■ WHAT YOU SHOULD DO: When you reach the line containing "set_load 0.01 [all_outputs]" in the records below, start copying exactly, and stop once you have copied the line containing "export NUM_CORES = 4".

Segment Start: INFORMATION SHOWN

This is an optimization exercise on Yosys and OpenROAD, whose aim is small area and a short achievable clock period, not a production implementation. Function not checked in this run: the RTL went through the layout flow alone. Power is estimated from default activity; no workload was simulated.

===== flow/design.v =====
module pe_mac (
    input  wire [7:0]  a,
    input  wire [7:0]  b,
    input  wire [23:0] acc,
    output wire [23:0] y
);
  wire pp0_0, pp0_1, pp0_2, pp0_3, pp0_4, pp0_5, pp0_6, pp0_7;
  assign pp0_0 = a[0] & b[0];
  assign pp0_1 = a[0] & b[1];
  assign pp0_2 = a[0] & b[2];
  assign pp0_3 = a[0] & b[3];
  assign pp0_4 = a[0] & b[4];
  assign pp0_5 = a[0] & b[5];
  assign pp0_6 = a[0] & b[6];
  assign pp0_7 = a[0] & b[7];
  wire pp1_0, pp1_1, pp1_2, pp1_3, pp1_4, pp1_5, pp1_6, pp1_7;
  assign pp1_0 = a[1] & b[0];
  assign pp1_1 = a[1] & b[1];
  assign pp1_2 = a[1] & b[2];
  assign pp1_3 = a[1] & b[3];
  assign pp1_4 = a[1] & b[4];
  assign pp1_5 = a[1] & b[5];
  assign pp1_6 = a[1] & b[6];
  assign pp1_7 = a[1] & b[7];
  wire pp2_0, pp2_1, pp2_2, pp2_3, pp2_4, pp2_5, pp2_6, pp2_7;
  assign pp2_0 = a[2] & b[0];
  assign pp2_1 = a[2] & b[1];
  assign pp2_2 = a[2] & b[2];
  assign pp2_3 = a[2] & b[3];
  assign pp2_4 = a[2] & b[4];
  assign pp2_5 = a[2] & b[5];
  assign pp2_6 = a[2] & b[6];
  assign pp2_7 = a[2] & b[7];
  wire pp3_0, pp3_1, pp3_2, pp3_3, pp3_4, pp3_5, pp3_6, pp3_7;
  assign pp3_0 = a[3] & b[0];
  assign pp3_1 = a[3] & b[1];
  assign pp3_2 = a[3] & b[2];
  assign pp3_3 = a[3] & b[3];
  assign pp3_4 = a[3] & b[4];
  assign pp3_5 = a[3] & b[5];
  assign pp3_6 = a[3] & b[6];
  assign pp3_7 = a[3] & b[7];
  wire pp4_0, pp4_1, pp4_2, pp4_3, pp4_4, pp4_5, pp4_6, pp4_7;
  assign pp4_0 = a[4] & b[0];
  assign pp4_1 = a[4] & b[1];
  assign pp4_2 = a[4] & b[2];
  assign pp4_3 = a[4] & b[3];
  assign pp4_4 = a[4] & b[4];
  assign pp4_5 = a[4] & b[5];
  assign pp4_6 = a[4] & b[6];
  assign pp4_7 = a[4] & b[7];
  wire pp5_0, pp5_1, pp5_2, pp5_3, pp5_4, pp5_5, pp5_6, pp5_7;
  assign pp5_0 = a[5] & b[0];
  assign pp5_1 = a[5] & b[1];
  assign pp5_2 = a[5] & b[2];
  assign pp5_3 = a[5] & b[3];
  assign pp5_4 = a[5] & b[4];
  assign pp5_5 = a[5] & b[5];
  assign pp5_6 = a[5] & b[6];
  assign pp5_7 = a[5] & b[7];
  wire pp6_0, pp6_1, pp6_2, pp6_3, pp6_4, pp6_5, pp6_6, pp6_7;
  assign pp6_0 = a[6] & b[0];
  assign pp6_1 = a[6] & b[1];
  assign pp6_2 = a[6] & b[2];
  assign pp6_3 = a[6] & b[3];
  assign pp6_4 = a[6] & b[4];
  assign pp6_5 = a[6] & b[5];
  assign pp6_6 = a[6] & b[6];
  assign pp6_7 = a[6] & b[7];
  wire pp7_0, pp7_1, pp7_2, pp7_3, pp7_4, pp7_5, pp7_6, pp7_7;
  assign pp7_0 = a[7] & b[0];
  assign pp7_1 = a[7] & b[1];
  assign pp7_2 = a[7] & b[2];
  assign pp7_3 = a[7] & b[3];
  assign pp7_4 = a[7] & b[4];
  assign pp7_5 = a[7] & b[5];
  assign pp7_6 = a[7] & b[6];
  assign pp7_7 = a[7] & b[7];
  wire s0, c0, s1, c1, s2, c2, s3, c3, s4, c4, s5, c5, s6, c6, s7, c7;
  wire s8, c8, s9, c9, s10, c10, s11, c11, s12, c12, s13, c13, s14, c14, s15, c15;
  wire s16, c16, s17, c17, s18, c18, s19, c19, s20, c20, s21, c21, s22, c22, s23, c23;
  wire s24, c24, s25, c25, s26, c26, s27, c27, s28, c28, s29, c29, s30, c30, s31, c31;
  wire s32, c32, s33, c33, s34, c34, s35, c35, s36, c36, s37, c37, s38, c38, s39, c39;
  wire s40, c40, s41, c41, s42, c42, s43, c43, s44, c44, s45, c45, s46, c46, s47, c47;
  wire s48, c48, s49, c49, s50, c50, s51, c51, s52, c52, s53, c53, s54, c54, s55, c55;
  assign s0 = acc[1] ^ pp0_1 ^ pp1_0;
  assign c0 = (acc[1] & pp0_1) | (acc[1] & pp1_0) | (pp0_1 & pp1_0);
  assign s1 = acc[2] ^ pp0_2 ^ pp1_1;
  assign c1 = (acc[2] & pp0_2) | (acc[2] & pp1_1) | (pp0_2 & pp1_1);
  assign s2 = pp2_0 ^ c0 ^ s1;
  assign c2 = (pp2_0 & c0) | (pp2_0 & s1) | (c0 & s1);
  assign s3 = acc[3] ^ pp0_3 ^ pp1_2;
  assign c3 = (acc[3] & pp0_3) | (acc[3] & pp1_2) | (pp0_3 & pp1_2);
  assign s4 = pp2_1 ^ pp3_0 ^ c1;
  assign c4 = (pp2_1 & pp3_0) | (pp2_1 & c1) | (pp3_0 & c1);
  assign s5 = s3 ^ s4 ^ c2;
  assign c5 = (s3 & s4) | (s3 & c2) | (s4 & c2);
  assign s6 = acc[4] ^ pp0_4 ^ pp1_3;
  assign c6 = (acc[4] & pp0_4) | (acc[4] & pp1_3) | (pp0_4 & pp1_3);
  assign s7 = pp2_2 ^ pp3_1 ^ pp4_0;
  assign c7 = (pp2_2 & pp3_1) | (pp2_2 & pp4_0) | (pp3_1 & pp4_0);
  assign s8 = c3 ^ s6 ^ s7;
  assign c8 = (c3 & s6) | (c3 & s7) | (s6 & s7);
  assign s9 = c4 ^ s8 ^ c5;
  assign c9 = (c4 & s8) | (c4 & c5) | (s8 & c5);
  assign s10 = acc[5] ^ pp0_5 ^ pp1_4;
  assign c10 = (acc[5] & pp0_5) | (acc[5] & pp1_4) | (pp0_5 & pp1_4);
  assign s11 = pp2_3 ^ pp3_2 ^ pp4_1;
  assign c11 = (pp2_3 & pp3_2) | (pp2_3 & pp4_1) | (pp3_2 & pp4_1);
  assign s12 = pp5_0 ^ c6 ^ c7;
  assign c12 = (pp5_0 & c6) | (pp5_0 & c7) | (c6 & c7);
  assign s13 = s10 ^ s11 ^ s12;
  assign c13 = (s10 & s11) | (s10 & s12) | (s11 & s12);
  assign s14 = c8 ^ s13 ^ c9;
  assign c14 = (c8 & s13) | (c8 & c9) | (s13 & c9);
  assign s15 = acc[6] ^ pp0_6 ^ pp1_5;
  assign c15 = (acc[6] & pp0_6) | (acc[6] & pp1_5) | (pp0_6 & pp1_5);
  assign s16 = pp2_4 ^ pp3_3 ^ pp4_2;
  assign c16 = (pp2_4 & pp3_3) | (pp2_4 & pp4_2) | (pp3_3 & pp4_2);
  assign s17 = pp5_1 ^ pp6_0 ^ c10;
  assign c17 = (pp5_1 & pp6_0) | (pp5_1 & c10) | (pp6_0 & c10);
  assign s18 = c11 ^ s15 ^ s16;
  assign c18 = (c11 & s15) | (c11 & s16) | (s15 & s16);
  assign s19 = c12 ^ s17 ^ s18;
  assign c19 = (c12 & s17) | (c12 & s18) | (s17 & s18);
  assign s20 = c13 ^ s19 ^ c14;
  assign c20 = (c13 & s19) | (c13 & c14) | (s19 & c14);
  assign s21 = acc[7] ^ pp0_7 ^ pp1_6;
  assign c21 = (acc[7] & pp0_7) | (acc[7] & pp1_6) | (pp0_7 & pp1_6);
  assign s22 = pp2_5 ^ pp3_4 ^ pp4_3;
  assign c22 = (pp2_5 & pp3_4) | (pp2_5 & pp4_3) | (pp3_4 & pp4_3);
  assign s23 = pp5_2 ^ pp6_1 ^ pp7_0;
  assign c23 = (pp5_2 & pp6_1) | (pp5_2 & pp7_0) | (pp6_1 & pp7_0);
  assign s24 = c15 ^ c16 ^ s21;
  assign c24 = (c15 & c16) | (c15 & s21) | (c16 & s21);
  assign s25 = s22 ^ s23 ^ c17;
  assign c25 = (s22 & s23) | (s22 & c17) | (s23 & c17);
  assign s26 = c18 ^ s24 ^ s25;
  assign c26 = (c18 & s24) | (c18 & s25) | (s24 & s25);
  assign s27 = c19 ^ s26 ^ c20;
  assign c27 = (c19 & s26) | (c19 & c20) | (s26 & c20);
  assign s28 = acc[8] ^ pp1_7 ^ pp2_6;
  assign c28 = (acc[8] & pp1_7) | (acc[8] & pp2_6) | (pp1_7 & pp2_6);
  assign s29 = pp3_5 ^ pp4_4 ^ pp5_3;
  assign c29 = (pp3_5 & pp4_4) | (pp3_5 & pp5_3) | (pp4_4 & pp5_3);
  assign s30 = pp6_2 ^ pp7_1 ^ c21;
  assign c30 = (pp6_2 & pp7_1) | (pp6_2 & c21) | (pp7_1 & c21);
  assign s31 = c22 ^ c23 ^ s28;
  assign c31 = (c22 & c23) | (c22 & s28) | (c23 & s28);
  assign s32 = s29 ^ s30 ^ c24;
  assign c32 = (s29 & s30) | (s29 & c24) | (s30 & c24);
  assign s33 = s31 ^ c25 ^ s32;
  assign c33 = (s31 & c25) | (s31 & s32) | (c25 & s32);
  assign s34 = c26 ^ s33 ^ c27;
  assign c34 = (c26 & s33) | (c26 & c27) | (s33 & c27);
  assign s35 = acc[9] ^ pp2_7 ^ pp3_6;
  assign c35 = (acc[9] & pp2_7) | (acc[9] & pp3_6) | (pp2_7 & pp3_6);
  assign s36 = pp4_5 ^ pp5_4 ^ pp6_3;
  assign c36 = (pp4_5 & pp5_4) | (pp4_5 & pp6_3) | (pp5_4 & pp6_3);
  assign s37 = pp7_2 ^ c28 ^ c29;
  assign c37 = (pp7_2 & c28) | (pp7_2 & c29) | (c28 & c29);
  assign s38 = s35 ^ s36 ^ c30;
  assign c38 = (s35 & s36) | (s35 & c30) | (s36 & c30);
  assign s39 = s37 ^ c31 ^ c32;
  assign c39 = (s37 & c31) | (s37 & c32) | (c31 & c32);
  assign s40 = s38 ^ c33 ^ s39;
  assign c40 = (s38 & c33) | (s38 & s39) | (c33 & s39);
  assign s41 = acc[10] ^ pp3_7 ^ pp4_6;
  assign c41 = (acc[10] & pp3_7) | (acc[10] & pp4_6) | (pp3_7 & pp4_6);
  assign s42 = pp5_5 ^ pp6_4 ^ pp7_3;
  assign c42 = (pp5_5 & pp6_4) | (pp5_5 & pp7_3) | (pp6_4 & pp7_3);
  assign s43 = c35 ^ c36 ^ s41;
  assign c43 = (c35 & c36) | (c35 & s41) | (c36 & s41);
  assign s44 = s42 ^ c37 ^ s43;
  assign c44 = (s42 & c37) | (s42 & s43) | (c37 & s43);
  assign s45 = c38 ^ s44 ^ c39;
  assign c45 = (c38 & s44) | (c38 & c39) | (s44 & c39);
  assign s46 = acc[11] ^ pp4_7 ^ pp5_6;
  assign c46 = (acc[11] & pp4_7) | (acc[11] & pp5_6) | (pp4_7 & pp5_6);
  assign s47 = pp6_5 ^ pp7_4 ^ c41;
  assign c47 = (pp6_5 & pp7_4) | (pp6_5 & c41) | (pp7_4 & c41);
  assign s48 = c42 ^ s46 ^ s47;
  assign c48 = (c42 & s46) | (c42 & s47) | (s46 & s47);
  assign s49 = c43 ^ c44 ^ s48;
  assign c49 = (c43 & c44) | (c43 & s48) | (c44 & s48);
  assign s50 = acc[12] ^ pp5_7 ^ pp6_6;
  assign c50 = (acc[12] & pp5_7) | (acc[12] & pp6_6) | (pp5_7 & pp6_6);
  assign s51 = pp7_5 ^ c46 ^ s50;
  assign c51 = (pp7_5 & c46) | (pp7_5 & s50) | (c46 & s50);
  assign s52 = c47 ^ s51 ^ c48;
  assign c52 = (c47 & s51) | (c47 & c48) | (s51 & c48);
  assign s53 = acc[13] ^ pp6_7 ^ pp7_6;
  assign c53 = (acc[13] & pp6_7) | (acc[13] & pp7_6) | (pp6_7 & pp7_6);
  assign s54 = c50 ^ s53 ^ c51;
  assign c54 = (c50 & s53) | (c50 & c51) | (s53 & c51);
  assign s55 = acc[14] ^ pp7_7 ^ c53;
  assign c55 = (acc[14] & pp7_7) | (acc[14] & c53) | (pp7_7 & c53);
  wire [23:0] r0 = {acc[23], acc[22], acc[21], acc[20], acc[19], acc[18], acc[17], acc[16], acc[15], c54, c52, c49, c45, c40, c34, s34, s27, s20, s14, s9, s5, s2, s0, pp0_0};
  wire [23:0] r1 = {1'b0, 1'b0, 1'b0, 1'b0, 1'b0, 1'b0, 1'b0, 1'b0, c55, s55, s54, s52, s49, s45, s40, 1'b0, 1'b0, 1'b0, 1'b0, 1'b0, 1'b0, 1'b0, 1'b0, acc[0]};
  assign y = r0 + r1;
endmodule
module systolic_array #(
    parameter DATA_WIDTH = 8,
    parameter ARRAY_SIZE = 4,
    parameter ACCUMULATOR_WIDTH = 24
) (
    input  wire                            clk,
    input  wire                            rst_n,
    input  wire                            enable,
    input  wire [ARRAY_SIZE*DATA_WIDTH-1:0]           a_inputs,
    input  wire [ARRAY_SIZE*DATA_WIDTH-1:0]           b_inputs,
    output wire [ARRAY_SIZE*ARRAY_SIZE*ACCUMULATOR_WIDTH-1:0] c_outputs,
    output wire                            computation_done
);
    reg [3:0] counter;
    assign computation_done = (counter >= 4'd9);
    always @(posedge clk or negedge rst_n) begin
        if (!rst_n)
            counter <= 4'd0;
        else if (enable && counter <= 4'd9)
            counter <= counter + 4'd1;
    end
    wire [7:0] a_op [0:3][0:3];
    wire [7:0] b_op [0:3][0:3];
    genvar i, j;
    generate
        for (i = 0; i < 4; i = i + 1) begin : row
            for (j = 0; j < 4; j = j + 1) begin : col
                reg  [23:0] acc;
                wire [23:0] acc_next;
                if (j == 0) begin : a_edge
                    assign a_op[i][j] = a_inputs[i*8 +: 8];
                end else begin : a_int
                    assign a_op[i][j] = row[i].col[j-1].a_reg;
                end
                if (i == 0) begin : b_edge
                    assign b_op[i][j] = b_inputs[j*8 +: 8];
                end else begin : b_int
                    assign b_op[i][j] = row[i-1].col[j].b_reg;
                end
                reg [7:0] a_reg;
                reg [7:0] b_reg;
                if (j < 3) begin : a_keep
                    always @(posedge clk or negedge rst_n) begin
                        if (!rst_n)
                            a_reg <= 8'd0;
                        else if (enable)
                            a_reg <= a_op[i][j];
                    end
                end
                if (i < 3) begin : b_keep
                    always @(posedge clk or negedge rst_n) begin
                        if (!rst_n)
                            b_reg <= 8'd0;
                        else if (enable)
                            b_reg <= b_op[i][j];
                    end
                end
                pe_mac mac (
                    .a(a_op[i][j]),
                    .b(b_op[i][j] & {8{enable}}),
                    .acc(acc),
                    .y(acc_next)
                );
                always @(posedge clk or negedge rst_n) begin
                    if (!rst_n)
                        acc <= 24'd0;
                    else
                        acc <= acc_next;
                end
                assign c_outputs[(i*4+j)*24 +: 24] = acc;
            end
        end
    endgenerate
endmodule

===== flow/run.sh =====
#!/bin/bash
# synth_recipe.tcl (not shown) runs the flow's synth.tcl, then flattens the netlist and writes it again
# the make line also repeats each setting of config.mk as NAME=value (left out here)
make -C /OpenROAD-flow-scripts/flow DESIGN_CONFIG=/design/flow/config.mk WORK_HOME=/design/flow/orfs CLKGATE_MAP_FILE= SYNTH_SCRIPT=/design/flow/synth_recipe.tcl finish

===== flow/constraint.sdc =====
create_clock -name core_clock -period 8.0 [get_ports {clk}]
set_input_delay 1.6000 -clock core_clock [delete_from_list [all_inputs] [get_ports {clk}]]
set_output_delay 1.6000 -clock core_clock [all_outputs]
set_load 0.01 [all_outputs]

===== flow/config.mk =====
export PLATFORM = sky130hd
export DESIGN_NAME = systolic_array
export DESIGN_NICKNAME = systolic_array
export VERILOG_FILES = /design/flow/design.v
export SDC_FILE = /design/flow/constraint.sdc
export NUM_CORES = 4
export LEC_CHECK = 0
export CAP_MARGIN = 20
export CORE_MARGIN = 2
export CORE_UTILIZATION = 40
export SLEW_MARGIN = 20

==> impl_metrics.tcl <==
set metrics [dict create \
    power.density_mw_per_mm2 437 \
    htree_levels 3 \
    slew_viol_final 0 \
    grt_pass1_wl_um 242000 \
    async_flop_share_pct 100 \
    cts_buffer_depth 3 \
    instances_no_fill 7686 \
    synthTopCellsByArea "fa_1 (32%), dfrtp_1 (26%), inv_1 (8.3%)" \
    dp_hpwl_um 115000 \
    crit_family "adder cells" \
    relSlewSlack_pct 37.9 \
    finalSetupViolCount 0 \
    setup_tns_ns 0 \
    dieWidth_um 376 \
    clk-insertion-delay-late_ns 0.68 \
    tightest_slew_ns 0.932 \
    path_cells "clkdlybuf4s50_1 > and2_1 > nand2_1 > fa_1 > inv_1 > fa_1 > fa_1 > fa_1 > fa_1 > fa_1 > fa_1 > inv_1 > fa_1 > inv_1 > ha_1 > nor2b_1 > nand3_1 > nor4_1 > o41ai_2 > nor3b_1 > xor2_1" \
    critPathKind "input port to register" \
    status "timing/DRC/antenna clean" \
    ctsHoldBuffers 0 \
    drt-vias-per-instance 5.14 \
    start_kind "input port" \
    period_share_pct 89.5 \
    cts_resized 0 \
    antenna_left 0 \
    endpoint_kind "register" \
    post-synth-top-count-cell "inv_1" \
    synthFlopType "dfrtp_1" \
    synth.distinct_cells 72 \
    crit_buf_inv 4 \
    grt_remaining_overflow 0 \
    finalClockSkew_ns 0.0283 \
    leakage_nw 31.9 \
    hold_slack_ns 0.467 \
    r2r_slack_ns 1.62 \
    drc 0 \
    vias 39500 \
    yosysTopAreaCell "fa_1" \
    grt_pass1_vias 42300 \
    syn_area_mm2 0.0555 \
    synth-warning-count 1 \
    io_pins 452 \
    synthCells 5465 \
    numCtsBuffers 77 \
    required_ns 8.59 \
    firstDrtPassIters 5 \
    worst_path_most_repeated_cell "fa_1" \
    crit_arrival_ns 7.76 \
    root_buffer "clkbuf_16" \
    area_growth_pct 16.4 \
    yosysTopAreaCellShare_pct 32.3 \
    finalWirelength_um 149000 \
    io_buffers 451 \
    drv_cap 0 \
    rows 136 \
    cts_tree "yes" \
    clk_pin_slew_ns 0.06 \
    drtIter0Drc 2217 \
    critPathMaxStageDelay_ns 0.57 \
    nNetsFinal 6940 \
    fin_util_pct 47.0 \
    yosys-top-cells-count "inv_1 (1,227), fa_1 (896), and3_1 (604)" \
    rsz0062_at_grt "false" \
    max_freq_ghz 0.140 \
    start_util_pct 40.3 \
    finalHoldViolCount 0 \
    wl_per_cell_um 19.4 \
    largest_reg_flops 384 \
    coreArea_mm2 0.137 \
    fin_crit_ns 7.16 \
    synth_fp_nets 6575 \
    antenna_found_initial 10 \
    ys_seq_elements 580 \
    synth_edf_count 0 \
    die_area_mm2 0.142 \
    placedCellCount 7545 \
    grt_max_degree 147 \
    ys_seq_area_share_pct 26.2 \
    finalWeightedCongestion 0.865 \
    ir_drop_mv 0.249 \
    avgSynthCellArea_um2 10.1 \
    layout-drive-gt1-share_pct 7.27 \
    slowest_stage "clkdlybuf4s50_1" \
    holdCritPathClass "register to register" \
    worstPathMaxFanout 4 \
    post_cts_buffers 0 \
    die_h_um 376 \
    grt_usage_pct 21.8 \
    cts.sinks 580 \
]
[layout make-up]
class	count	area, um2
Antenna cell	3	7.51
Clock buffer	106	2230
Clock inverter	32	348
Fill cell	12800	72900
Inverter	1227	4610
Multi-Input combinational cell	3419	35400
Sequential cell	580	14500
Tap cell	1794	2240
Timing Repair Buffer	525	5180
[metal layers]
layer / wire (um) / up-vias / track usage, %
met1: 64600 / 20600 / 29.3
li1: - / 17800 / -
met3: 10000 / 183 / 4.87
met4: 3500 / 4 / 6.20
met5: 27 / - / 0
met2: 71100 / 909 / 35.3
[layout by cell type, fill, tap and decap left out, drive strengths merged, types with 5 or more instances in the layout]
cell type | netlist | layout
nor3b | 17 | 17
nor4 | 6 | 6
o41ai | 6 | 6
and3b | 5 | 5
nand3 | 444 | 444
and4 | 8 | 8
a21oi | 90 | 90
o31ai | 10 | 10
dfrtp | 580 | 580
and2 | 28 | 28
ha | 147 | 147
a31oi | 17 | 17
and4b | 8 | 8
mux2 | 192 | 192
clkbuf | 117 | 106
buf | 122 | 76
nor3 | 19 | 19
o21a | 11 | 11
and3 | 607 | 607
xnor2 | 218 | 218
fa | 896 | 896
o21ai | 43 | 43
clkinv | 0 | 16
clkdlybuf4s50 | 0 | 449
a41o | 6 | 6
nand4b | 10 | 10
inv | 1227 | 1231
nand4 | 40 | 40
nand3b | 11 | 11
nor2 | 100 | 100
o21bai | 5 | 5
bufinv | 0 | 5
xor2 | 131 | 131
a21o | 29 | 29
nor2b | 25 | 25
nand2 | 222 | 222
nand2b | 23 | 23
clkinvlp | 0 | 7
[power by group]
part,leakage [nW],internal [mW],total [mW],switching [mW]
sequential,6.97,4.21,5.70,1.49
combinational,23.7,8.72,18.9,10.2
clock,1.25,2.11,3.58,1.47
total,31.9,15.0,28.2,13.2
[worst reg2reg max path: cells and delay by family, from the launching register on]
family | cells | cell delay, ns
adder cells (fa/ha/maj) | 9 | 3.76
AO/OA/AOI/OAI | 3 | 0.96
flip-flops | 1 | 0.66
AND/OR/NAND/NOR | 3 | 0.57
XOR/XNOR | 1 | 0.18
buffers and inverters | 3 | 0.17
[stage by stage]
step / worst slack [ns] / power, mW / area [um2]
finish: 0.838 / 28.2 / 64600
global route: 0.566 / 31.4 / 64600
CTS: 0.908 / 28.6 / 64600
detailed placement: 0.157 / 24.7 / 62000
global placement: 0.257 / 24.4 / 62000
floorplan: 0.161 / 18.9 / 55500
[cells by family (layout without fill, tap and decap cells)]
logic type / count (synthesis) / in the layout / share of synthesized area [%]
other: 0 / 3 / 0
buffers and inverters: 1466 / 1890 / 9.97
adders and majority gates: 1043 / 1043 / 35.7
AOI/OAI and AO/OA: 256 / 256 / 3.17
xor gates and xnor gates: 349 / 349 / 5.51
and+or+nand+nor: 1579 / 1579 / 15.6
muxes: 192 / 192 / 3.90
DFF: 580 / 580 / 26.2
[path summary, 6_finish.rpt]
kind / startpoint / to / depth (start not counted)
worst max-delay path: b_inputs[25] / row[0].col[3].acc[23] / 21
worst min-delay path: row[0].col[1].acc[23] / row[0].col[1].acc[23] / 1
worst max register to register: row[2].col[1].a_reg[1] / row[2].col[2].acc[23] / 19
worst min register to register: row[0].col[1].acc[23] / row[0].col[1].acc[23] / 1
max in group asynchronous: rst_n / row[3].col[3].acc[8] / 3
min in group asynchronous: rst_n / row[1].col[2].acc[2] / 1

[static timing again, ports no longer ideal]
The flow's constraints put no driver on any port. The routed layout listed below was extracted and timed again, unchanged, in two steps. Step 1 (the two cells are an assumption about what drives the block):
set clk [get_ports {clk}]
set_driving_cell -lib_cell sky130_fd_sc_hd__clkbuf_16 $clk
set_driving_cell -lib_cell sky130_fd_sc_hd__buf_2 [delete_from_list [all_inputs] $clk]
Step 2 times the ports against the registers' clock, not the clock port: input delays grow and output delays shrink by t, the midpoint of the rising clock arrivals with the driver on. Slacks: no drivers / after step 1 / after step 2; pairs: no drivers / after step 1.
t (ns): 0.748
slack for setup (ns): 0.838 / 0.886 / 0.138
clock arrival spread, ns: 0.029 / 0.029
After both steps setup and hold are still met in this run. The setup slack of this run moves by +0.048 ns with the drivers and by -0.700 ns with both steps.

Segment End: INFORMATION SHOWN

■ TASK SOLUTION:
set_load 0.01 [all_outputs]

===== flow/config.mk =====
export PLATFORM = sky130hd
export DESIGN_NAME = systolic_array
export DESIGN_NICKNAME = systolic_array
export VERILOG_FILES = /design/flow/design.v
export SDC_FILE = /design/flow/constraint.sdc
export NUM_CORES = 4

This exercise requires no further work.